Amanda Petrusich in The New Yorker:
The eternal challenge is to answer grief with something that resembles love. To choose not just to sit around decrying hardship and injustice but instead to uncurl your fists and approach sorrow with grace, power, and, most incredibly, gratitude—not for the hurt itself but for the whole miraculous mess of being alive, this strange endowment of breath and blood. Most days, I believe that Aretha Franklin did this work better than anyone. And she did it while being tough and self-assured, confident in both her capacity and her worth, thus obliterating the terrible, pervasive presumption that a woman can’t be tender and oh-my-goodness mighty at the same time.

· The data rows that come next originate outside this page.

What follows belongs to an exercise in optimizing a design on an open flow for small area and a short achievable clock period; a production flow would make more cautious choices. Function was checked by simulation only, so behaviour that the tests miss may differ from the original. The clock port is modelled as an ideal driver; clocking choices that lean on that would not hold on a real chip. Power and IR drop assume default switching activity.

## jr_core
module jr_core (
    input  wire        clk,
    input  wire        rst,
    input  wire [7:0]  cmd,
    input  wire        cmd_valid,
    output wire        cmd_ready,
    input  wire [7:0]  opd_x,
    input  wire [7:0]  opd_y,
    input  wire [15:0] opd_d,
    input  wire [15:0] opd_ax,
    input  wire [15:0] opd_ay,
    input  wire [15:0] opd_az,
    output wire [63:0] res,
    output reg         res_valid,
    input  wire        echo,
    output wire        trig,
    input  wire        tick0,
    input  wire        tick1,
    output wire [7:0]  tx_data,
    output reg         tx_valid,
    input  wire        tx_ready,
    input  wire        rx_avail,
    input  wire [7:0]  rx_data,
    output wire        rx_take,
    input  wire        confirm,
    output reg  [1:0]  act_dir_L,
    output reg  [1:0]  act_dir_R,
    output wire [7:0]  act_duty_L,
    output wire [7:0]  act_duty_R,
    output reg  [1:0]  disp
);
For scale: ~1800 cells after synthesis, ~14000 um2 of cells after synthesis.
export LEC_CHECK = 0
export CAP_MARGIN = 20
export CORE_MARGIN = 2
export CORE_UTILIZATION = 40
export SLEW_MARGIN = 20
create_clock -name core_clock -period 40.0 [get_ports {clk}]
standard.sh (not shown) runs the stock make flow with config.mk's settings and CLKGATE_MAP_FILE= SYNTH_SCRIPT=/design/flow/synth_recipe.tcl, a recipe that flattens the netlist after the stock synthesis.
==> flow/flow/run.sh <==
#!/bin/bash
set -uo pipefail
export BUFFER_PORTS_ARGS="-buffer_cell sky130_fd_sc_hd__buf_1"
export CTS_ARGS="-sink_clustering_enable -repair_clock_nets -buf_list sky130_fd_sc_hd__clkbuf_4 -dont_use_dummy_load"
bash standard.sh > flow_make.log 2>&1
The baseline passed the timing, DRC and antenna checks.
Next try:
==> flow/flow/run.sh (replaced) <==
#!/bin/bash
# The standard layout, with these changes:
# - synthesis is the standard synthesis, but ABC maps the combinational
#   logic with flow/abc.script (AIG resynthesis for area); registers are
#   mapped exactly as in the standard synthesis;
# - the port buffers are the smallest buffer (buf_1);
# - the clock tree uses clkbuf_4 in clusters, without dummy loads;
# - after placement, cells on the slowest paths are sized up.
# Each tool's output is in synth_make.log / flow_make.log and orfs/logs/.
set -uo pipefail
HERE=$PWD
rm -rf "$HERE/scripts_abc"
cp -r "$FLOW_HOME/scripts" "$HERE/scripts_abc"
cp "$HERE/flow/abc.script" "$HERE/scripts_abc/abc_speed.script"
SCRIPTS_DIR="$HERE/scripts_abc" bash standard.sh synth > synth_make.log 2>&1 || exit 1
export BUFFER_PORTS_ARGS="-buffer_cell sky130_fd_sc_hd__buf_1"
export CTS_ARGS="-sink_clustering_enable -repair_clock_nets -buf_list sky130_fd_sc_hd__clkbuf_4 -dont_use_dummy_load -sink_clustering_size 8 -sink_clustering_max_diameter 40"
export POST_RESIZE_TCL="$HERE/flow/post_resize.tcl"
bash standard.sh > flow_make.log 2>&1
==> flow/flow/abc.script (new file) <==
strash
&get -n
&fraig -x
&deepsyn -T 300
&put
strash
&get -n
&dch -f
&nf -R 1000
&put
==> flow/flow/post_resize.tcl (new file) <==
# Size up the cells on the input-to-output paths that set the period:
# repair_timing treats paths with less than the margin of slack as failing.
repair_timing -setup -setup_margin 23.4 -verbose
- CORE_UTILIZATION: 40 -> 60
Clock power falls by 28%. Routed wire length falls by 19%. Global-route usage rises by 8.7 points. Clock-buffer cell count falls by 30. Design area falls by 12%. First-iteration DRC count falls by 8.9%.
Next try:
==> flow/flow/run.sh (replaced) <==
#!/bin/bash
set -uo pipefail
export BUFFER_PORTS_ARGS="-buffer_cell sky130_fd_sc_hd__buf_1"
export CTS_ARGS="-sink_clustering_enable -repair_clock_nets -buf_list sky130_fd_sc_hd__clkbuf_4 -dont_use_dummy_load -sink_clustering_size 10 -sink_clustering_max_diameter 50"
export POST_RESIZE_TCL="$PWD/flow/post_resize.tcl"
bash standard.sh > flow_make.log 2>&1
removed: flow/flow/abc.script
The new run finished clean. Design area is higher by 11%. Global-route usage hardly moves. Wire length is higher by about 16%. Combinational power is higher by 21%. Worst setup slack is better by 6.5 ps. Flip-flop and latch count does not change. Final cell count is higher by 6.0%. Hold slack is worse by 26 ps. Clock-buffer cell count is lower by 7.
Next try:
==> flow/flow/run.sh (replaced) <==
#!/bin/bash
set -uo pipefail
export BUFFER_PORTS_ARGS="-buffer_cell sky130_fd_sc_hd__buf_1"
bash standard.sh > flow_make.log 2>&1
- CORE_UTILIZATION: 60 -> 40
removed: flow/flow/post_resize.tcl
The new run finished clean. Fmax is lower by about 2.1%. Count of clock-buffer cells in the layout goes up by 11. Total power increases by about 22%.
Next try:
--- a/flow/flow/run.sh
+++ b/flow/flow/run.sh
@@ -3,0 +4,2 @@
+export CTS_ARGS="-sink_clustering_enable -repair_clock_nets -buf_list sky130_fd_sc_hd__clkbuf_4 -dont_use_dummy_load"
+export POST_RESIZE_TCL="$PWD/flow/post_resize.tcl"
==> flow/flow/post_resize.tcl (new file) <==
# Size up the cells on the input-to-output paths that set the period:
# repair_timing treats paths with less than the margin of slack as failing.
repair_timing -setup -setup_margin 23.4 -verbose
- The changed run completed with no timing, DRC or antenna violations
- global-route usage goes up by 0.24 points
- routed wire length goes up by 1.1%
- final cell count goes up by 0.59%
- via count goes up by 1.3%
Next try:
==> flow/run.sh (new file) <==
#!/bin/bash
# synth_recipe.tcl (not shown) runs the flow's synth.tcl, then flattens the netlist and writes it again
# the make line also repeats each setting of config.mk as NAME=value (left out here)
make -C /OpenROAD-flow-scripts/flow DESIGN_CONFIG=/design/flow/config.mk WORK_HOME=/design/flow/orfs CLKGATE_MAP_FILE= SYNTH_SCRIPT=/design/flow/synth_recipe.tcl finish
removed: flow/flow/run.sh
removed: flow/flow/post_resize.tcl
removed: flow/standard.sh
What happened:
- hold slack gets better by 42 ps
- die area does not change
- routed wire length rises by 0.72%
- final cell count decreases by 0.97%
- power goes up by 16%
- non-clock buffer count shrinks by 7
- final area grows by 10%
- combinational power rises by 11%


TR:
jr_core, a different RTL version from the one above (not shown whole).
Size: roughly 1400 cells after synthesis, about 200 flip-flops, about 200 I/O pins.
Settings: LEC_CHECK=0, CAP_MARGIN=20, CORE_MARGIN=2, CORE_UTILIZATION=70, SLEW_MARGIN=20; clock period 40.0 ns.
==> flow/flow/run.sh <==
#!/bin/bash
# The standard layout, with these changes:
# - synthesis is the standard synthesis, but ABC maps the combinational
#   logic with flow/abc.script (AIG resynthesis for area) and pass-through
#   wires get buf_1 instead of buf_4; registers are
#   mapped exactly as in the standard synthesis;
# - the port buffers are the smallest buffer (buf_1);
# - the clock tree uses clkbuf_8 without dummy loads; clock buffers whose
#   flip-flops see a slow clock edge are then sized up (flow/post_cts.tcl);
# - after placement, the rx_take port (the only output that depends on
#   inputs in the same cycle) gets its own two-level copy of its logic, and
#   cells on the slowest paths are sized up (flow/post_resize.tcl).
# Each tool's output is in synth_make.log / flow_make.log and orfs/logs/.
set -uo pipefail
HERE=$PWD
rm -rf "$HERE/scripts_abc"
cp -r "$FLOW_HOME/scripts" "$HERE/scripts_abc"
cp "$HERE/flow/abc.script" "$HERE/scripts_abc/abc_speed.script"
SCRIPTS_DIR="$HERE/scripts_abc" bash standard.sh MIN_BUF_CELL_AND_PORTS="sky130_fd_sc_hd__buf_1 A X" synth > synth_make.log 2>&1 || exit 1
export BUFFER_PORTS_ARGS="-buffer_cell sky130_fd_sc_hd__buf_1"
export CTS_ARGS="-sink_clustering_enable -repair_clock_nets -buf_list sky130_fd_sc_hd__clkbuf_8 -dont_use_dummy_load -sink_clustering_size 8 -sink_clustering_max_diameter 40"
export POST_CTS_TCL="$HERE/flow/post_cts.tcl"
export POST_RESIZE_TCL="$HERE/flow/post_resize.tcl"
bash standard.sh > flow_make.log 2>&1
Other scripts of this flow, unchanged in this note and not shown: flow/flow/abc.script, flow/flow/post_cts.tcl, flow/flow/post_resize.tcl, flow/flow/rx_take.tcl
Changes in MS relative to TR:
# TR
export LEC_CHECK = 0
export CAP_MARGIN = 20
export CORE_MARGIN = 2
export CORE_UTILIZATION = 70
export SLEW_MARGIN = 20
create_clock -name core_clock -period 40.0 [get_ports {clk}]
# MS
export LEC_CHECK = 0
export CAP_MARGIN = 20
export CORE_MARGIN = 2
export CORE_UTILIZATION = 60
export SLEW_MARGIN = 20
create_clock -name core_clock -period 40.0 [get_ports {clk}]
==> comparison <==
Beginning of the critical path: cmd[6] -> MS, cmd[4] -> TR. Looking only at top fanout value on the critical path, and setting everything else aside, the higher value of TR and MS goes to TR. Compared to TR, the routing of MS uses less wire. Going from TR to MS, global-route total usage across every layer lower; arrival time of the worst setup path lower; post-placement cell count higher.

-- port drivers added, routing unchanged --
The flow's constraints put no driver on any port. The routed layouts listed below were extracted and timed again, unchanged, in two steps.
Step 1 (the two cells are an assumption about what drives the block):
set clk [get_ports {clk}]
set_driving_cell -lib_cell sky130_fd_sc_hd__clkbuf_16 $clk
set_driving_cell -lib_cell sky130_fd_sc_hd__buf_2 [delete_from_list [all_inputs] $clk]
Step 2, shift: input delay + t, output delay - t, t = (earliest + latest rising clock arrival at the registers) / 2. This alone moves slack from input paths to output paths.
a / b / c = ideal ports / drivers / drivers and shift; a / b = the first two.
run | t (ns) | slack for setup (ns) | worst setup path at the end | clock arrival spread, ns
the first run of note 1 | 0.684 | 22.787 / 22.759 / 22.759 | input to output | 0.079 / 0.079
the second run of note 1 | 0.641 | 23.163 / 23.124 / 23.066 | input to register | 0.075 / 0.075
the third run of note 1 | 0.718 | 23.169 / 23.137 / 23.137 | input to output | 0.055 / 0.056
the fourth run of note 1 | 0.579 | 22.799 / 22.772 / 22.772 | input to output | 0.023 / 0.023
the fifth run of note 1 | 0.725 | 23.177 / 23.150 / 23.150 | input to output | 0.091 / 0.092
the sixth run of note 1 | 0.579 | 22.012 / 21.991 / 21.991 | input to output | 0.012 / 0.011
TR | 0.437 | 23.497 / 23.451 / 23.451 | input to output | 0.028 / 0.028
MS | 0.434 | 23.539 / 23.495 / 23.495 | input to output | 0.024 / 0.025
After both steps setup and hold are still met in every run listed. The setup slack of the second run of note 1, which loses most, moves by -0.039 ns with the drivers and by -0.097 ns with both steps.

Franklin, who died Thursday, at seventy-six—a family statement cited pancreatic cancer as the cause—was born on March 25, 1942, in Memphis, Tennessee. She had four children. Her father, C. L. Franklin, was a Mississippi-born Baptist minister of deep and wide renown, and her mother, Barbara, sang and played piano in the church. When Aretha was still a child, her father gave up itinerant preaching to settle at the New Bethel Baptist Church, in Detroit, Michigan. (Not long after, Barbara and C. L. separated; Barbara died in Buffalo, New York, in 1952, when she was thirty-four and Aretha was just ten.) At first, C. L.’s congregation had four hundred members and met in a bowling alley. In 1963, the church was thriving and moved into the once-crumbling Oriole Theatre, which C. L. arranged to have renovated by black workers and artisans, a transition he described, in the Detroit Free Press, as “a trip from the valley to the mountain”; two thousand parishioners gathered to celebrate. C. L.’s friends and acolytes included Martin Luther King, Jr., and the gospel singers Mahalia Jackson and Clara Ward. You can imagine the sort of child that crowd might nurture. The music of the black church—where Aretha was born and inculcated, where her voice both originated and returned—was the most trenchant force in her life.